◆ Exercise requirements ◆
For the data below, give again exactly the lines from the one containing "buf+inv | 1 | 0.08 |" through the one containing "localparam logic [CFG_IDX_W-1:0] REG_TAP_COUNT", both ends included, and no others.

Saved entries:
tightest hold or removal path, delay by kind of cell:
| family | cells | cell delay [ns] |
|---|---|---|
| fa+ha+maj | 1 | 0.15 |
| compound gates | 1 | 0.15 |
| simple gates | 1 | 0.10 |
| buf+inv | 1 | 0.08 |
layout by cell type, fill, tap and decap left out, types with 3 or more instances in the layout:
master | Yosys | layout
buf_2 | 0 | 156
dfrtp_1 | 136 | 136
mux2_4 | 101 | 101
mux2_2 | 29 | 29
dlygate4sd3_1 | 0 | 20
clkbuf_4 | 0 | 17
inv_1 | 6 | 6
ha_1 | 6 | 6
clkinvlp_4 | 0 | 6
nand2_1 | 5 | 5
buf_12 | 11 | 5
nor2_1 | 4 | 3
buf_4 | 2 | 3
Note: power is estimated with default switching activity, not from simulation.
File: config.mk
export PLATFORM = sky130hd
export DESIGN_NAME = fep_emit
export DESIGN_NICKNAME = d
export VERILOG_FILES = /design/src/rtl/core/fep_pkg.sv /design/src/rtl/core/fep_emit.sv
export SDC_FILE = /design/constraint.sdc
export NUM_CORES = 1
export LEC_CHECK = 0
export ABC_AREA = 1
export BUFFER_PORTS_ARGS = -buffer_cell sky130_fd_sc_hd__buf_2
export CAP_MARGIN = 20
export CORE_MARGIN = 1
export CORE_UTILIZATION = 56
export CTS_BUF_LIST = sky130_fd_sc_hd__clkbuf_8 sky130_fd_sc_hd__clkbuf_16
export CTS_CLUSTER_DIAMETER = 200
export DETAILED_ROUTE_END_ITERATION = 16
export GPL_ROUTABILITY_DRIVEN = 1
export PLACE_DENSITY = 0.91
export SYNTH_ARGS = -nofsm -noshare
export SYNTH_HDL_FRONTEND = slang
export SYNTH_SLANG_ARGS = --single-unit
File: constraint.sdc
create_clock -name clk -period 5.1 [get_ports clk]
set_input_delay 0.51 -clock clk [delete_from_list [all_inputs] [get_ports clk]]
set_output_delay 0.51 -clock clk [all_outputs]
set_load 0.03 [all_outputs]
File: src/rtl/core/fep_pkg.sv
package fep_pkg;

	localparam int MAX_TAPS_DEF    = 8;
	localparam int SAMPLE_BITS_DEF = 16;
	localparam int VALUE_W         = 35;
	localparam int COEF_W          = 16;
	localparam int NUM_PAIRS       = 4;
	localparam int TCNT_W          = 4;
	localparam int CENTER_W        = 3;
	localparam int SEQ_W           = 3;
	localparam int CFG_IDX_W       = 3;
	localparam int CFG_DATA_W      = 35;

	localparam logic [CFG_IDX_W-1:0] REG_TAP_COUNT = 3'd0;
	localparam logic [CFG_IDX_W-1:0] REG_CENTER    = 3'd1;
	localparam logic [CFG_IDX_W-1:0] REG_PAD_MODE  = 3'd2;
	localparam logic [CFG_IDX_W-1:0] REG_PAD_VALUE = 3'd3;
	localparam logic [CFG_IDX_W-1:0] REG_COEF_01   = 3'd4;
	localparam logic [CFG_IDX_W-1:0] REG_COEF_23   = 3'd5;
	localparam logic [CFG_IDX_W-1:0] REG_COEF_45   = 3'd6;
	localparam logic [CFG_IDX_W-1:0] REG_COEF_67   = 3'd7;

	typedef logic [NUM_PAIRS-1:0][2*COEF_W-1:0] coef_bank_t;

	typedef struct packed {
		logic head;
		logic last;
		logic err;
	} item_flags_t;

	function automatic logic [COEF_W-1:0] tap_sel(coef_bank_t bank, logic [2:0] idx);
		logic [2*COEF_W-1:0] pair;
		pair = bank[idx[2:1]];
		return idx[0] ? pair[2*COEF_W-1:COEF_W] : pair[COEF_W-1:0];
	endfunction

endpackage

File: src/rtl/core/fep_emit.sv
module fep_emit #(
	parameter int MAX_TAPS = fep_pkg::MAX_TAPS_DEF,
	parameter int NW       = $clog2(MAX_TAPS + 1)
) (
	input  logic                                clk,
	input  logic                                arst_n,
	input  logic                                valid_s3,
	input  fep_pkg::item_flags_t                flags_s3,
	input  logic signed [fep_pkg::VALUE_W-1:0]  psum_lo_s3,
	input  logic signed [fep_pkg::VALUE_W-1:0]  psum_hi_s3,
	output logic                                ready_s3,
	input  logic [NW-1:0]                       n_eff,
	input  logic [fep_pkg::CENTER_W-1:0]        center_pos,
	input  logic                                pad_mode,
	input  logic signed [fep_pkg::VALUE_W-1:0]  pad_value,
	output logic                                out_valid,
	input  logic                                out_ready,
	output logic signed [fep_pkg::VALUE_W-1:0]  value,
	output logic                                status,
	output logic                                run_last
);

	localparam int SW = fep_pkg::SEQ_W;

	logic                               busy_q;
	logic [SW-1:0]                      idx_q;
	logic [SW-1:0]                      pre_q;
	logic [SW-1:0]                      lst_q;
	logic                               err_q;
	logic signed [fep_pkg::VALUE_W-1:0] sum_q;
	logic [SW-1:0]                      pre_d;
	logic [SW-1:0]                      lst_d;
	logic                               done;
	logic                               load;

	assign done     = busy_q && out_ready && (idx_q == lst_q);
	assign ready_s3 = !busy_q || done;
	assign load     = valid_s3 && ready_s3;

	always_comb begin
		int c_i;
		int n_i;
		int p_i;
		int t_i;
		c_i = int'(center_pos);
		n_i = int'(n_eff);
		p_i = flags_s3.head ? c_i : 0;
		t_i = (flags_s3.last && !flags_s3.err && (c_i + 1 < n_i)) ? n_i - c_i - 1 : 0;
		pre_d = SW'(p_i);
		lst_d = SW'(p_i + t_i);
	end

	always_ff @(posedge clk or negedge arst_n) begin
		if (!arst_n) begin
			busy_q <= 1'b0;
			idx_q  <= '0;
		end else if (load) begin
			busy_q <= 1'b1;
			idx_q  <= '0;
		end else if (busy_q && out_ready) begin
			if (idx_q == lst_q) begin
				busy_q <= 1'b0;
			end else begin
				idx_q <= idx_q + SW'(1);
			end
		end
	end

	always_ff @(posedge clk) begin
		if (load) begin
			pre_q <= pre_d;
			lst_q <= lst_d;
			err_q <= flags_s3.err;
			sum_q <= flags_s3.err ? '0 : psum_lo_s3 + psum_hi_s3;
		end
	end

	assign out_valid = busy_q;
	assign value     = (pad_mode && !err_q && (idx_q != pre_q)) ? pad_value : sum_q;
	assign status    = err_q;
	assign run_last  = idx_q == lst_q;

endmodule

# After elaboration in Yosys (flattened, before gate mapping)
# Index checks and enable logic that the tools add are counted.
dict set report totals {
  reg_bits 46
}
dict set report classes {
  add_sub_neg 6
  n_eq_ne 3
  reduce_logical 15
  muxes 9
  n_lt_le_gt_ge 1
}
# op n
set ops {}
lappend ops {{35-bit adder} 1}
lappend ops {{35-bit two-way mux} 1}
lappend ops {{3-bit two-way mux} 5}
lappend ops {{1-bit logical AND} 7}
lappend ops {{3-bit by 1-bit adder with 4-bit output (second input constant)} 1}
lappend ops {{4-bit < comparator} 1}
lappend ops {{2-bit AND reduction} 2}
lappend ops {{2-bit nonzero test} 2}
lappend ops {{3-bit by 1-bit adder with 3-bit output (second input constant)} 1}
lappend ops {{3-bit adder} 1}
lappend ops {{3-bit == test} 1}
lappend ops {{1-bit logical NOT} 3}
lappend ops {{1-bit two-way mux} 3}
lappend ops {{3-bit != test} 1}
lappend ops {{3-bit by 2-bit subtractor with 3-bit output (second input constant)} 1}
lappend ops {{3-bit subtractor} 1}
lappend ops {{2-bit by 1-bit != test with 1-bit output (second input constant)} 1}
lappend ops {{1-bit logical OR} 1}

# Logic depth before layout (Yosys ltp)
dict set report depth {
  ltp_word 6
  mapped_depth 15
}

# Worst setup path after synthesis
# OpenSTA, ideal clock, no wires.
dict set report synth_path {
  path_kind {input-to-reg}
  startpoint {input center_pos[0] in the netlist's numbering}
  endpoint {register lst_q[2] (data pin)}
  required_time_ns 4.846
  n_path_buf 0
  path_slack_ns 2.376
  setup_time_ns 0.254
  path_stages 11
  arrival_ns 2.470
  path_cell_list {ha_1 -> xor2_1 -> ha_1 -> a21o_1 -> a31oi_1 -> nand3_1 -> or2_2 -> fa_1 -> xor2_1 -> xor2_1 -> inv_1}
}
dict set report synth_via {
  elab_chain_len 5
  elab_cells_between_ends 8
  classes_between {4 x add/sub; 1 x order compare; 2 x mux; 1 x reduce/logical}
}
# element line
set synth_rtl {}
lappend synth_rtl {{start: declaration} fep_emit.sv:13} ;# input logic [fep_pkg::CENTER_W-1:0] center_pos,
lappend synth_rtl {{3-bit by 1-bit adder with 4-bit output} fep_emit.sv:48} ;# t_i = (flags_s3.last && !flags_s3.err && (c_i + 1 < n_i)) ? n_i - c_i - 1 : 0;
lappend synth_rtl {{4-bit < comparator} fep_emit.sv:48}
lappend synth_rtl {{1-bit logical AND} fep_emit.sv:48}
lappend synth_rtl {{3-bit two-way mux} fep_emit.sv:48}
lappend synth_rtl {{3-bit adder *} fep_emit.sv:50} ;# lst_d = SW'(p_i + t_i);
lappend synth_rtl {{named net lst_d[2]} fep_emit.sv:32} ;# logic [SW-1:0] lst_d;
lappend synth_rtl {{end signal: assignment} fep_emit.sv:72} ;# lst_q <= lst_d;
lappend synth_rtl {{end: declaration} fep_emit.sv:28} ;# logic [SW-1:0] lst_q;
# Mark *: on every way through the listed nets, which the timed path passes. The rest lies on a longest branch.
# A chain may end at the register's enable or synchronous reset.

# Final worst setup path
# Ends and elaborated chain as after synthesis.

==> metrics <==
status completed; switching share of total power 0.424; endpoint class of the critical path flip-flop; Final Hold Vio Count 0; sequential area share after synthesis 0.280; most frequent cells in the layout nand2_1, buf_2, inv_1; combinational share of power 0.523; #FFs+latches synth 46; Seq pwr share 0.336; largest net degree at the start of global routing 43; initial antenna violation count 0; total global routing overflow 0; die area about 9000 um2; Initial Util 0.585; gpl congestion 0.943; Post-Synth Simple-Gate Area 0.266; port bufs between 150 and 200; layout cell share with drive strength beyond 1 0.244; drt first pass iters 5; clock sink count 46; htree depth 2; setup TNS 0 ns; startpoint types primary input; critical path launch point center_pos[0]; Worst-path clk slew 0.09 ns; leak pwr 3.29 nW; hold slack 0.468 ns; FMAX 360 MHz; relative slew slack 0.407; TritonCTS clock tree yes; FF+latch area 1360 um2; area of the mapped netlist 4860 um2; Nets 1005; Least-Margin Pin Slew 0.888 ns; post-synthesis adder-cell area fraction 0.121; Synth Area in Compound Gates 0.106; final setup fails 0; first-pass GRT wire length 19600 um; Hold Path Class in -> reg; area delta synth->final 20.4%; Vias/cell 5.23; via count 4947; IO Count 159; fin. max-slew vios 0; hold path start valid_s3; vias in the first global route approximately 4400; post-synthesis xor/xnor area fraction 0.0253; DRC viols 0; Tmin final 2.78 ns; global-route usage over all layers 0.277; largest fanout on the critical path 4; P_int 0.949 mW; Util after Layout 0.704; Worst R2R Setup Slack 3.20 ns; Root Driver clkbuf_8; mux share of post-synthesis cell area 0.104; unrepaired setup endpoints after global routing no; mean area per synthesized cell 7.14 um2; Crit path arrival time 2.84 ns; commonest non-fill, non-tap cell in the layout nand2_1; Setup Fix Bufs, Post-CTS 0; Filler cells 703; Clock Skew 0.00806 ns; r2r startpoint idx_q[0]; Switching Power between 0.6 and 0.7 mW; Clock Latency Late Sink about 0.30 ns; Max Cap Violations 0; footprint of the multi-input gates 3020 um2; number of core rows 33; Antenna diodes 0; DRT iter0 DRCs 320; Worst Setup Slack post-DPL 2.02 ns; WL per Instance 13.0 um; Yosys cell types 27; DPL Wire Length 10500 um; Setup WS post-layout 2.32 ns; CTS max path bufs 2; Num CTS Buffers 5; Required @ worst endpoint 5.16 ns; antenna viol nets, final 0; Pwr Density 282 nW/um2; Tcrit/Tclk final 0.545; Mapped Nets about 850; Setup CP Type in -> reg; Die Y 95.1 um; width of the die 95.1 um; largest family of logic cells by synthesized area simple AND/OR/NAND/NOR gates; DRT Wirelength around 12000 um; clock power share 0.141; core area approximately 8300 um2; synth warn 0; Max IR drop VDD between 150 and 200 uV; post-synthesis cell count 680
-- timing repair --
item	CTS	global route
hold buffers	1	0
gates resized for setup	0	0
endpoints found under the hold margin	4	0
-- metrics by stage --
step                area (um2)  total power [mW]  instances
floorplan                 4860              1.20        680
global placement          5740              1.40        937
detailed placement        5740              1.42        937
CTS                       5840              1.65        946
global route              5840              1.76        946
finish                    5840              1.65        946
-- cell usage after synthesis, drive strengths merged --
cell type | count | area share
o21bai | 6 | 0.0093
a31oi | 1 | 0.0013
mux2 | 35 | 0.10
inv | 113 | 0.087
xor2 | 5 | 0.0090
xnor2 | 9 | 0.016
nand4 | 1 | 0.0013
a21oi | 54 | 0.056
or2 | 1 | 0.0013
buf | 3 | 0.0070
o21ai | 24 | 0.025
dfrtp | 4 | 0.021
a21boi | 1 | 0.0015
nor3 | 5 | 0.0052
edfxtp | 42 | 0.26
nor2 | 88 | 0.068
o22ai | 1 | 0.0013
ha | 42 | 0.11
fa | 3 | 0.012
clkbuf | 4 | 0.0031
o21a | 6 | 0.0093
a21o | 2 | 0.0031
nand2 | 198 | 0.15
nand3 | 31 | 0.033
nand3b | 1 | 0.0041
-- power by group through the flow --
stage	clock (mW)	combinational [mW]	sequential, mW
final	0.232	0.863	0.555
after global routing	0.249	0.949	0.562
after detailed placement	0	0.856	0.565
after global placement	0	0.839	0.562
after floorplan	0	0.638	0.559
after CTS	0.235	0.860	0.556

◆ Result ◆
| buf+inv | 1 | 0.08 |
layout by cell type, fill, tap and decap left out, types with 3 or more instances in the layout:
master | Yosys | layout
buf_2 | 0 | 156
dfrtp_1 | 136 | 136
mux2_4 | 101 | 101
mux2_2 | 29 | 29
dlygate4sd3_1 | 0 | 20
clkbuf_4 | 0 | 17
inv_1 | 6 | 6
ha_1 | 6 | 6
clkinvlp_4 | 0 | 6
nand2_1 | 5 | 5
buf_12 | 11 | 5
nor2_1 | 4 | 3
buf_4 | 2 | 3
Note: power is estimated with default switching activity, not from simulation.
File: config.mk
export PLATFORM = sky130hd
export DESIGN_NAME = fep_emit
export DESIGN_NICKNAME = d
export VERILOG_FILES = /design/src/rtl/core/fep_pkg.sv /design/src/rtl/core/fep_emit.sv
export SDC_FILE = /design/constraint.sdc
export NUM_CORES = 1
export LEC_CHECK = 0
export ABC_AREA = 1
export BUFFER_PORTS_ARGS = -buffer_cell sky130_fd_sc_hd__buf_2
export CAP_MARGIN = 20
export CORE_MARGIN = 1
export CORE_UTILIZATION = 56
export CTS_BUF_LIST = sky130_fd_sc_hd__clkbuf_8 sky130_fd_sc_hd__clkbuf_16
export CTS_CLUSTER_DIAMETER = 200
export DETAILED_ROUTE_END_ITERATION = 16
export GPL_ROUTABILITY_DRIVEN = 1
export PLACE_DENSITY = 0.91
export SYNTH_ARGS = -nofsm -noshare
export SYNTH_HDL_FRONTEND = slang
export SYNTH_SLANG_ARGS = --single-unit
File: constraint.sdc
create_clock -name clk -period 5.1 [get_ports clk]
set_input_delay 0.51 -clock clk [delete_from_list [all_inputs] [get_ports clk]]
set_output_delay 0.51 -clock clk [all_outputs]
set_load 0.03 [all_outputs]
File: src/rtl/core/fep_pkg.sv
package fep_pkg;

	localparam int MAX_TAPS_DEF    = 8;
	localparam int SAMPLE_BITS_DEF = 16;
	localparam int VALUE_W         = 35;
	localparam int COEF_W          = 16;
	localparam int NUM_PAIRS       = 4;
	localparam int TCNT_W          = 4;
	localparam int CENTER_W        = 3;
	localparam int SEQ_W           = 3;
	localparam int CFG_IDX_W       = 3;
	localparam int CFG_DATA_W      = 35;

	localparam logic [CFG_IDX_W-1:0] REG_TAP_COUNT = 3'd0;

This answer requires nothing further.